* _Records for this exercise_
++++++

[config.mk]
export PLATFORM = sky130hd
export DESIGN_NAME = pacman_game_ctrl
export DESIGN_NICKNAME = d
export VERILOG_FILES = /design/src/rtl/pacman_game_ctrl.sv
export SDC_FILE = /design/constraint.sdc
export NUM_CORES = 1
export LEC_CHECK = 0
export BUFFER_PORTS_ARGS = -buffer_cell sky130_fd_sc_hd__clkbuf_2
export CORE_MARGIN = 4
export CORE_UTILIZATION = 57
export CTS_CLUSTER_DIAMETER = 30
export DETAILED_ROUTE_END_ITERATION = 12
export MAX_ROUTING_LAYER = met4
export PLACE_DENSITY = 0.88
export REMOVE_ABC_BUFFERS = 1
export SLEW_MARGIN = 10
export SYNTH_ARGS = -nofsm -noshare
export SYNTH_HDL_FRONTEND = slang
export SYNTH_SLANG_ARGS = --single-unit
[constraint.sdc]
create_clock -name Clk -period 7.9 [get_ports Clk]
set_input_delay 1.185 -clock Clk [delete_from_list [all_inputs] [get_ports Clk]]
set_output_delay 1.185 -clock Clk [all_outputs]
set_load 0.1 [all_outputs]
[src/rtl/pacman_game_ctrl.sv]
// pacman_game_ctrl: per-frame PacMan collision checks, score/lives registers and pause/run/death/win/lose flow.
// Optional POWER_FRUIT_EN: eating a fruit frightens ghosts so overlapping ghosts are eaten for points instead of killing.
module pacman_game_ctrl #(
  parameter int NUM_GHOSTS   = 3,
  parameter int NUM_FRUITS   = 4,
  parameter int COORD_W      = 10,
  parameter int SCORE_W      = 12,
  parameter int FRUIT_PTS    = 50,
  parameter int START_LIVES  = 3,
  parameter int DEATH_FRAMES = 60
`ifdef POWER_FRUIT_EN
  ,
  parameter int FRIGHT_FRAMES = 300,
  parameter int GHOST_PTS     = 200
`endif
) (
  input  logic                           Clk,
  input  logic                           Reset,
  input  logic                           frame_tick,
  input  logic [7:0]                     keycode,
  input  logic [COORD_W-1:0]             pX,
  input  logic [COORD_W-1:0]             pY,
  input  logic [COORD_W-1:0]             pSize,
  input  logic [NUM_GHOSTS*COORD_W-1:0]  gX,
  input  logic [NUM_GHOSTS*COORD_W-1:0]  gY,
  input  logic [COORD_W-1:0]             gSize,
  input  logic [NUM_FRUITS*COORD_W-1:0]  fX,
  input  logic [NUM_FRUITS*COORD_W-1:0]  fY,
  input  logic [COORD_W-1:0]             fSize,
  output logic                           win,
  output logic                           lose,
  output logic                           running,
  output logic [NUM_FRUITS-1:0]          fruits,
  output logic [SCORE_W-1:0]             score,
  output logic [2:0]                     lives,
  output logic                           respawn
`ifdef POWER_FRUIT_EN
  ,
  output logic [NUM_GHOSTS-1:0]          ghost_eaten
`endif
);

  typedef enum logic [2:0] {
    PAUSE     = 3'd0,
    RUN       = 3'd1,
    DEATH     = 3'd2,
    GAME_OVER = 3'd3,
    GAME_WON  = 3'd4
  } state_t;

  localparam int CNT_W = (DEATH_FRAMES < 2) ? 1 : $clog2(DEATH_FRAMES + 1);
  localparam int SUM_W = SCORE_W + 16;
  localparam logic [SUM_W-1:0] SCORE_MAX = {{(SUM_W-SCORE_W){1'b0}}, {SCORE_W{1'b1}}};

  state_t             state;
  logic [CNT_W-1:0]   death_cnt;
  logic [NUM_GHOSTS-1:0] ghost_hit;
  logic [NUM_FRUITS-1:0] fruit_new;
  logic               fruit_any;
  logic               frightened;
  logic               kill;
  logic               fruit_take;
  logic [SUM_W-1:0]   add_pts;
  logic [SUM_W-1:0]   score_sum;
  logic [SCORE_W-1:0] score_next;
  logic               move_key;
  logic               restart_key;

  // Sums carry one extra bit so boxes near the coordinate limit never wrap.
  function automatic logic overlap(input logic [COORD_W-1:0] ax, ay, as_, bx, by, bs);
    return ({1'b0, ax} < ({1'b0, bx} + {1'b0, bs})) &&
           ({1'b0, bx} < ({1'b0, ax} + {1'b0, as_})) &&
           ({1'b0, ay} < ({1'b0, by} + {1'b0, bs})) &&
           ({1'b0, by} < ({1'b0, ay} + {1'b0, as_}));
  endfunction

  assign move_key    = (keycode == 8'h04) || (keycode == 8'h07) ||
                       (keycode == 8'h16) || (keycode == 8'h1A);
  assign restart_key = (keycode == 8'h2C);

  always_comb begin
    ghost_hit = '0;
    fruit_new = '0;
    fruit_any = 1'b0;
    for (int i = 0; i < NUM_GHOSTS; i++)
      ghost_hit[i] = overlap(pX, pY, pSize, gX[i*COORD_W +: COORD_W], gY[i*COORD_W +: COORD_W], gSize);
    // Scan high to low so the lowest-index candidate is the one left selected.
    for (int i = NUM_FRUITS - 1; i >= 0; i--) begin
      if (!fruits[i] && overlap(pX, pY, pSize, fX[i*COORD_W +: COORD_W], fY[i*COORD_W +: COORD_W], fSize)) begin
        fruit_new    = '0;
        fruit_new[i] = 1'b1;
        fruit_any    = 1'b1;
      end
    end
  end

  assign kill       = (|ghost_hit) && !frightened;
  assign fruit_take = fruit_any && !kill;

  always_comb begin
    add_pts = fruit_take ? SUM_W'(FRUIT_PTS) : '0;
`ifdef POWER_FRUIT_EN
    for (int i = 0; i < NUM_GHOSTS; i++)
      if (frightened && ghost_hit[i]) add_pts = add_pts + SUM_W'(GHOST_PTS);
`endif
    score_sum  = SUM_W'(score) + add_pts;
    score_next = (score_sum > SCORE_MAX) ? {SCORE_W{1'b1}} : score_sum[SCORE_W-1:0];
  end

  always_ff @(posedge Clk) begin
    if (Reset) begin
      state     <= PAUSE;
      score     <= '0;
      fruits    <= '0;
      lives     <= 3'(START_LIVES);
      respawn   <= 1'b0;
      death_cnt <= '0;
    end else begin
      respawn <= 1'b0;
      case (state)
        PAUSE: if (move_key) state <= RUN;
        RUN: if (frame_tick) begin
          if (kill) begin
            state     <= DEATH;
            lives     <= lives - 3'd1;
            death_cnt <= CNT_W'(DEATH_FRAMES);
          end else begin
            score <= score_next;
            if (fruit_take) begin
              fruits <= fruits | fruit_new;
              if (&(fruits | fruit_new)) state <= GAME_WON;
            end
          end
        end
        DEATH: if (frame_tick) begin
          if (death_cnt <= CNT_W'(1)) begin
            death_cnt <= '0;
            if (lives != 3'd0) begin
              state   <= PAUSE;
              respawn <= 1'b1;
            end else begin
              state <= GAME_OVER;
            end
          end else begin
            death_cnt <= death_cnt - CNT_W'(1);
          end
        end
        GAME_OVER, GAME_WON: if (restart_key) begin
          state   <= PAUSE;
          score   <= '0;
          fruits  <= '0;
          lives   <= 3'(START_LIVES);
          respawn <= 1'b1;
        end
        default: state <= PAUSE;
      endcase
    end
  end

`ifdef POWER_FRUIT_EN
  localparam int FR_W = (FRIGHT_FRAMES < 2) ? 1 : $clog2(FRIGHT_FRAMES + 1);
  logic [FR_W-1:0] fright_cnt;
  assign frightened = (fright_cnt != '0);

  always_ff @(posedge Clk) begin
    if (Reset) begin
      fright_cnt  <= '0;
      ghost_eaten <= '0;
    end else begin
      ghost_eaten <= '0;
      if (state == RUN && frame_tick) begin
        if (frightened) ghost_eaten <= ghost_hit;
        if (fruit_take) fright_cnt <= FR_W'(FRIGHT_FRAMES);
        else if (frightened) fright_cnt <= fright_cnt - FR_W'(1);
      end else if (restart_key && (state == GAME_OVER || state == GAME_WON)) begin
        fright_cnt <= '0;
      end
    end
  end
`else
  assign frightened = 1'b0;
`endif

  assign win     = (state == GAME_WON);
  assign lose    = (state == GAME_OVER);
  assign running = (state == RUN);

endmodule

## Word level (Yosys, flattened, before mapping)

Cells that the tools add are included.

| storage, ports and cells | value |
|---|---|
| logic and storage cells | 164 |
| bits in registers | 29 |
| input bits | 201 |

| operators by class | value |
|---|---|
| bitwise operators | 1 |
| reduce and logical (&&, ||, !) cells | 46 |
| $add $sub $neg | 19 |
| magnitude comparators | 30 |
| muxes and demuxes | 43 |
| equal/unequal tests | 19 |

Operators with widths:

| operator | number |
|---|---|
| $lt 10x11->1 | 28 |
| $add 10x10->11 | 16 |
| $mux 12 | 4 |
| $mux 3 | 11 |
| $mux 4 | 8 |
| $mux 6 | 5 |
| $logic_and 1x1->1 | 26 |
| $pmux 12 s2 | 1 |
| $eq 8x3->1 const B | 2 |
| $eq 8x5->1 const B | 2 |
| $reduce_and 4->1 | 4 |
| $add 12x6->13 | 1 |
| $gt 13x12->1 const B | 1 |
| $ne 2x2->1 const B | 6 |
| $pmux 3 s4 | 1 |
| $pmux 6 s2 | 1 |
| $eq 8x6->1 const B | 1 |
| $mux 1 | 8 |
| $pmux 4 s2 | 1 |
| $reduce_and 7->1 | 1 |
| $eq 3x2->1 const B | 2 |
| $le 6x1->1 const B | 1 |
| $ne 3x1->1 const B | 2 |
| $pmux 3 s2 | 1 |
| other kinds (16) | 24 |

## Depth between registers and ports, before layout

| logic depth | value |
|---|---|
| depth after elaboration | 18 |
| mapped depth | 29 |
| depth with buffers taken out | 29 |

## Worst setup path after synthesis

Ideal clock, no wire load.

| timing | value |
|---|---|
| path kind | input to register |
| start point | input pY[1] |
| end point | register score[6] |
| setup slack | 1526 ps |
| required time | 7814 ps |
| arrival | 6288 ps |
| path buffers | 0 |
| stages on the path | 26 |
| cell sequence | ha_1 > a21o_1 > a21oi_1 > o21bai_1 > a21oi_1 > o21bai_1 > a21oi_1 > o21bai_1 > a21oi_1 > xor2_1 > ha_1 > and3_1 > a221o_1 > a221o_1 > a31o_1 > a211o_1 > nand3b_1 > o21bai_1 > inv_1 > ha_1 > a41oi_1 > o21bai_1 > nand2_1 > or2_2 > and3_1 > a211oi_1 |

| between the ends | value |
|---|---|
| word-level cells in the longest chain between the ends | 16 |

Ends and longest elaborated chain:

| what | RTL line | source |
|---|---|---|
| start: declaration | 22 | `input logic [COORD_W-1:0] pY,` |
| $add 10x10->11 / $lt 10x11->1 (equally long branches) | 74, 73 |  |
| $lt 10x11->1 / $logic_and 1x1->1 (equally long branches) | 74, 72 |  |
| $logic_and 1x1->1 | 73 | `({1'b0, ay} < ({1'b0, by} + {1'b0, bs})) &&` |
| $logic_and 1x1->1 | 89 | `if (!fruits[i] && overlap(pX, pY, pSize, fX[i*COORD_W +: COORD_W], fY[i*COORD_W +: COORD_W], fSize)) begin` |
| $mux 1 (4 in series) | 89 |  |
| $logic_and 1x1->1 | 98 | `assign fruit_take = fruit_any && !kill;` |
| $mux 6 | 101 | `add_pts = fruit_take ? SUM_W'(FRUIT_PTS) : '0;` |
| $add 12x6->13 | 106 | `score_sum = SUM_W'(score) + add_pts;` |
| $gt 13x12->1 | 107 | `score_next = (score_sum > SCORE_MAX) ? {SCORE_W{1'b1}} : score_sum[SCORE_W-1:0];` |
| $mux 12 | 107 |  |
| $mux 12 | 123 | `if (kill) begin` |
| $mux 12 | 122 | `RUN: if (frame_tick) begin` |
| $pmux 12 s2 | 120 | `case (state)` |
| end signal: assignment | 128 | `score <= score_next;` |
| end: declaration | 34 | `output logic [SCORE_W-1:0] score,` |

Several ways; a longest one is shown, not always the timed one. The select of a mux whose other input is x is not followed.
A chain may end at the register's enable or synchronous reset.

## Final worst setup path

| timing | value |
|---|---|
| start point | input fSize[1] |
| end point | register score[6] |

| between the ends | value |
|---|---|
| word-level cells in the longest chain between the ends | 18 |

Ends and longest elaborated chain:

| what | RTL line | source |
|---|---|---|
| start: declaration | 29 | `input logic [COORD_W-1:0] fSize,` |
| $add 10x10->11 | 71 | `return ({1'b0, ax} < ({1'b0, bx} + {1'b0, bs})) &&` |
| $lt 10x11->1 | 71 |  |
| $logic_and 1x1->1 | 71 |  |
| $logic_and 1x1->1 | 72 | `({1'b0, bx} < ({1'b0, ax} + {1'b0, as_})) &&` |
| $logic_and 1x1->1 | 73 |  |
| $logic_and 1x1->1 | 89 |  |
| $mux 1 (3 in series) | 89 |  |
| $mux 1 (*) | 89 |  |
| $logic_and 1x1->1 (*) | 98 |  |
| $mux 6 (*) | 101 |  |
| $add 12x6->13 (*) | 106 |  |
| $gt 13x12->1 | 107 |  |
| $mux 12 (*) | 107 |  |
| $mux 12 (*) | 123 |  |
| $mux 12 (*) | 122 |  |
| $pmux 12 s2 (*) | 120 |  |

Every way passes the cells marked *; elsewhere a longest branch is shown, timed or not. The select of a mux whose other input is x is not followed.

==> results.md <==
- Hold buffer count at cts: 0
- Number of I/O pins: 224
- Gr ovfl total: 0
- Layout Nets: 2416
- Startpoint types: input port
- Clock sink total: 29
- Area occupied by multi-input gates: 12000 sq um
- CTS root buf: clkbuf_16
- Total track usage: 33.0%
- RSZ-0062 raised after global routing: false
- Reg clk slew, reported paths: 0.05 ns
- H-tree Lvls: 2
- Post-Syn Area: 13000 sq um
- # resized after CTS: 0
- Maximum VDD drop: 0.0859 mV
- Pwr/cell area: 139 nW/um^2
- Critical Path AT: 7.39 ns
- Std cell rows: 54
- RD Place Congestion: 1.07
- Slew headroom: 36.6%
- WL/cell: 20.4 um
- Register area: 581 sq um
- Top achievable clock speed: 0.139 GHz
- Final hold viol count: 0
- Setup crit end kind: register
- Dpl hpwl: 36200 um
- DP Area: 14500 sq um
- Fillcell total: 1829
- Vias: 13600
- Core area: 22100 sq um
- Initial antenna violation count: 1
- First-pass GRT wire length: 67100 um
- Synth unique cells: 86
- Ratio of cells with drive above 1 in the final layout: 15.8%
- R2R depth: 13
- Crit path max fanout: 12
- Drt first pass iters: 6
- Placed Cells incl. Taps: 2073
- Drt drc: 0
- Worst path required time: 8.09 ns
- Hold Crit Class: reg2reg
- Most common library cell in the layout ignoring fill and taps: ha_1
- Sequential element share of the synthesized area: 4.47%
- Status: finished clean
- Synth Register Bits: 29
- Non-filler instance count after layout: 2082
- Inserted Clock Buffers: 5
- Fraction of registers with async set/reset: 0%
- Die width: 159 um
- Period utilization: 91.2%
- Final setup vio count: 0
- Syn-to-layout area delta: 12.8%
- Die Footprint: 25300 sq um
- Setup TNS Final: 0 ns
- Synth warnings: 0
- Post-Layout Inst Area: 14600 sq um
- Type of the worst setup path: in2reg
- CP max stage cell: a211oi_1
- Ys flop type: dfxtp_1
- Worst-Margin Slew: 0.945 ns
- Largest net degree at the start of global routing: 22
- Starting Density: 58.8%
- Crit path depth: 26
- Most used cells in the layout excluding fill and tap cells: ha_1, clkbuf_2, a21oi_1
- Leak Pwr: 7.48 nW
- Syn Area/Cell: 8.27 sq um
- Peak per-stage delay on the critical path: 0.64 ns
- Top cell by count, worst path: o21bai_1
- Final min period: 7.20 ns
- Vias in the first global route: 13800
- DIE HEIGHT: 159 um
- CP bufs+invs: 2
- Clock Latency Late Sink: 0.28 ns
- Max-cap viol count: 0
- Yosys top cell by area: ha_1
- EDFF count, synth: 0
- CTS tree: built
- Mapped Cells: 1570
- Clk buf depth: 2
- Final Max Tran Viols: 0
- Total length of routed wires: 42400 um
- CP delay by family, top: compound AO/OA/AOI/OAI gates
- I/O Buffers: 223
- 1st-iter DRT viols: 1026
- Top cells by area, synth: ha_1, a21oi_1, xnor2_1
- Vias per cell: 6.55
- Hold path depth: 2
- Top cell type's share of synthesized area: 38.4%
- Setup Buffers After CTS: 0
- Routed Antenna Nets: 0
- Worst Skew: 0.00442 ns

++++++

* _Aim of the exercise_
Repeat the entries verbatim through the line with "export LEC_CHECK = 0".

* _Solved problem_
[config.mk]
export PLATFORM = sky130hd
export DESIGN_NAME = pacman_game_ctrl
export DESIGN_NICKNAME = d
export VERILOG_FILES = /design/src/rtl/pacman_game_ctrl.sv
export SDC_FILE = /design/constraint.sdc
export NUM_CORES = 1
export LEC_CHECK = 0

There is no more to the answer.